Stored data entries

File: src/rtl/ls_nios_mult_pkg.sv
// Shared types and decode helpers for the ls_nios pipelined multiply/MAC unit.
package ls_nios_mult_pkg;

  localparam int DATA_W_MIN      = 8;
  localparam int DATA_W_MAX      = 64;
  localparam int PIPE_STAGES_MIN = 2;
  localparam int PIPE_STAGES_MAX = 4;

  typedef enum logic [2:0] {
    OP_MUL     = 3'd0,
    OP_MULH    = 3'd1,
    OP_MULHSU  = 3'd2,
    OP_MULHU   = 3'd3,
    OP_MAC     = 3'd4,
    OP_ACC_CLR = 3'd5,
    OP_RSV6    = 3'd6,
    OP_RSV7    = 3'd7
  } mult_op_e;

  // Returns {sign_a, sign_b}; MUL uses unsigned since its low word is sign-agnostic.
  function automatic logic [1:0] op_signs(input mult_op_e op);
    case (op)
      OP_MULH, OP_MAC: op_signs = 2'b11;
      OP_MULHSU:       op_signs = 2'b10;
      default:         op_signs = 2'b00;
    endcase
  endfunction

  function automatic logic op_hi(input mult_op_e op);
    op_hi = (op == OP_MULH) || (op == OP_MULHSU) || (op == OP_MULHU);
  endfunction

endpackage

File: src/rtl/ls_nios_mult_core.sv
// (DATA_W+1)x(DATA_W+1) two's-complement multiplier with PIPE_STAGES-2 register stages.
module ls_nios_mult_core #(
  parameter int DATA_W      = 32,
  parameter int PIPE_STAGES = 2
) (
  input  logic                  clk,
  input  logic                  reset_n,
  input  logic                  en_i,
  input  logic [DATA_W:0]       a_i,
  input  logic [DATA_W:0]       b_i,
  output logic [2*DATA_W-1:0]   prod_o
);

  localparam int PW   = 2 * DATA_W;
  localparam int NREG = PIPE_STAGES - 2;

  logic [PW-1:0] a_w, b_w, prod_c;

  // Sign-extending to the kept width makes the low PW bits of a plain
  // multiply equal to the exact signed product modulo 2^PW.
  assign a_w    = {{(PW-DATA_W-1){a_i[DATA_W]}}, a_i};
  assign b_w    = {{(PW-DATA_W-1){b_i[DATA_W]}}, b_i};
  assign prod_c = a_w * b_w;

  if (NREG == 0) begin : g_comb
    assign prod_o = prod_c;
  end else begin : g_regs
    logic [PW-1:0] pipe_q [NREG];

    always_ff @(posedge clk or negedge reset_n) begin
      if (!reset_n) begin
        for (int i = 0; i < NREG; i++) pipe_q[i] <= '0;
      end else if (en_i) begin
        pipe_q[0] <= prod_c;
        for (int i = 1; i < NREG; i++) pipe_q[i] <= pipe_q[i-1];
      end
    end

    assign prod_o = pipe_q[NREG-1];
  end

endmodule

File: src/rtl/ls_nios_mult_pipe.sv
// Pipelined multiply / multiply-accumulate unit with valid/ready handshake, flush
// and an optional final-stage accumulator.
module ls_nios_mult_pipe
  import ls_nios_mult_pkg::*;
#(
  parameter int DATA_W      = 32,
  parameter int PIPE_STAGES = 2,
  parameter int ACC_EN      = 1
) (
  input  logic                clk,
  input  logic                reset_n,
  input  logic                in_valid,
  output logic                in_ready,
  input  logic [2:0]          in_op,
  input  logic [DATA_W-1:0]   in_a,
  input  logic [DATA_W-1:0]   in_b,
  input  logic                flush,
  output logic                out_valid,
  input  logic                out_ready,
  output logic [2*DATA_W-1:0] out_full,
  output logic [DATA_W-1:0]   out_word
);

  localparam int PW = 2 * DATA_W;
  localparam int NC = PIPE_STAGES - 1;

  if (DATA_W < DATA_W_MIN || DATA_W > DATA_W_MAX) begin : g_bad_data_w
    $error("ls_nios_mult_pipe: DATA_W out of range");
  end
  if (PIPE_STAGES < PIPE_STAGES_MIN || PIPE_STAGES > PIPE_STAGES_MAX) begin : g_bad_pipe
    $error("ls_nios_mult_pipe: PIPE_STAGES out of range");
  end

  // Handshake: a transfer happens on a rising edge where valid && ready.
  // The whole pipe advances together (adv); in_ready never looks at in_valid,
  // and flush kills everything in flight plus any same-cycle acceptance.
  logic          adv, accept, last_vld, acc_we;
  logic [1:0]    signs;
  mult_op_e      in_op_e, last_op;
  logic [DATA_W:0] a_q, b_q;
  logic [NC-1:0] vld_q;
  mult_op_e      op_q [NC];
  logic [PW-1:0] prod, full_d, acc_d, acc_q, out_full_q;
  logic [DATA_W-1:0] word_d, out_word_q;
  logic          out_valid_q;

  assign adv      = !out_valid_q || out_ready;
  assign in_ready = adv;
  assign accept   = in_valid && adv && !flush;
  assign in_op_e  = mult_op_e'(in_op);
  assign signs    = op_signs(in_op_e);

  always_ff @(posedge clk or negedge reset_n) begin
    if (!reset_n) begin
      a_q <= '0;
      b_q <= '0;
    end else if (accept) begin
      a_q <= {signs[1] & in_a[DATA_W-1], in_a};
      b_q <= {signs[0] & in_b[DATA_W-1], in_b};
    end
  end

  // Valid/op chain runs alongside the multiplier registers; bubbles move too.
  always_ff @(posedge clk or negedge reset_n) begin
    if (!reset_n) begin
      vld_q <= '0;
      for (int i = 0; i < NC; i++) op_q[i] <= OP_MUL;
    end else begin
      if (flush) begin
        vld_q <= '0;
      end else if (adv) begin
        vld_q[0] <= accept;
        for (int i = 1; i < NC; i++) vld_q[i] <= vld_q[i-1];
      end
      if (adv) begin
        op_q[0] <= in_op_e;
        for (int i = 1; i < NC; i++) op_q[i] <= op_q[i-1];
      end
    end
  end

  ls_nios_mult_core #(
    .DATA_W      (DATA_W),
    .PIPE_STAGES (PIPE_STAGES)
  ) u_core (
    .clk     (clk),
    .reset_n (reset_n),
    .en_i    (adv),
    .a_i     (a_q),
    .b_i     (b_q),
    .prod_o  (prod)
  );

  assign last_vld = vld_q[NC-1];
  assign last_op  = op_q[NC-1];

  always_comb begin
    full_d = prod;
    word_d = prod[DATA_W-1:0];
    acc_d  = acc_q;
    acc_we = 1'b0;
    if (op_hi(last_op)) word_d = prod[PW-1:DATA_W];
    case (last_op)
      OP_MAC: begin
        if (ACC_EN != 0) begin
          acc_d  = acc_q + prod;
          acc_we = 1'b1;
          full_d = acc_d;
          word_d = acc_d[DATA_W-1:0];
        end
      end
      OP_ACC_CLR: begin
        full_d = '0;
        word_d = '0;
        acc_d  = '0;
        acc_we = (ACC_EN != 0);
      end
      OP_RSV6, OP_RSV7: begin
        full_d = '0;
        word_d = '0;
      end
      default: ;
    endcase
  end

  always_ff @(posedge clk or negedge reset_n) begin
    if (!reset_n) begin
      out_valid_q <= 1'b0;
      out_full_q  <= '0;
      out_word_q  <= '0;
    end else if (flush) begin
      out_valid_q <= 1'b0;
    end else if (adv) begin
      out_valid_q <= last_vld;
      if (last_vld) begin
        out_full_q <= full_d;
        out_word_q <= word_d;
      end
    end
  end

  if (ACC_EN != 0) begin : g_acc
    always_ff @(posedge clk or negedge reset_n) begin
      if (!reset_n) acc_q <= '0;
      else if (!flush && adv && last_vld && acc_we) acc_q <= acc_d;
    end
  end else begin : g_no_acc
    assign acc_q = '0;
  end

  assign out_valid = out_valid_q;
  assign out_full  = out_full_q;
  assign out_word  = out_word_q;

endmodule

File: config.mk
export PLATFORM = sky130hd
export DESIGN_NAME = ls_nios_mult_pipe
export DESIGN_NICKNAME = d
export VERILOG_FILES = /design/src/rtl/ls_nios_mult_pkg.sv /design/src/rtl/ls_nios_mult_core.sv /design/src/rtl/ls_nios_mult_pipe.sv
export SDC_FILE = /design/constraint.sdc
export NUM_CORES = 2
export LEC_CHECK = 0
export ABC_CLOCK_PERIOD_IN_PS = 13400
export BUFFER_PORTS_ARGS = -buffer_cell sky130_fd_sc_hd__buf_4
export CAP_MARGIN = 0
export CELL_PAD_IN_SITES_DETAIL_PLACEMENT = 1
export CELL_PAD_IN_SITES_GLOBAL_PLACEMENT = 2
export CORE_MARGIN = 1.5
export CORE_UTILIZATION = 42
export DETAILED_ROUTE_END_ITERATION = 8
export PLACE_DENSITY = 0.92
export SYNTH_ARGS = -nofsm -noshare
export SYNTH_HDL_FRONTEND = slang
export SYNTH_SLANG_ARGS = --single-unit
File: constraint.sdc
create_clock -name clk -period 13.4 [get_ports clk]
set_clock_uncertainty 0.05 [all_clocks]
set_input_delay 0.67 -clock clk [delete_from_list [all_inputs] [get_ports clk]]
set_output_delay 0.67 -clock clk [all_outputs]
set_load 0.01 [all_outputs]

> [Goal of the exercise]:
Using the records above, find and show each line with the string "flush".

> [Reply to the task]:
// Pipelined multiply / multiply-accumulate unit with valid/ready handshake, flush
  input  logic                flush,
  // and flush kills everything in flight plus any same-cycle acceptance.
  assign accept   = in_valid && adv && !flush;
      if (flush) begin
    end else if (flush) begin
      else if (!flush && adv && last_vld && acc_we) acc_q <= acc_d;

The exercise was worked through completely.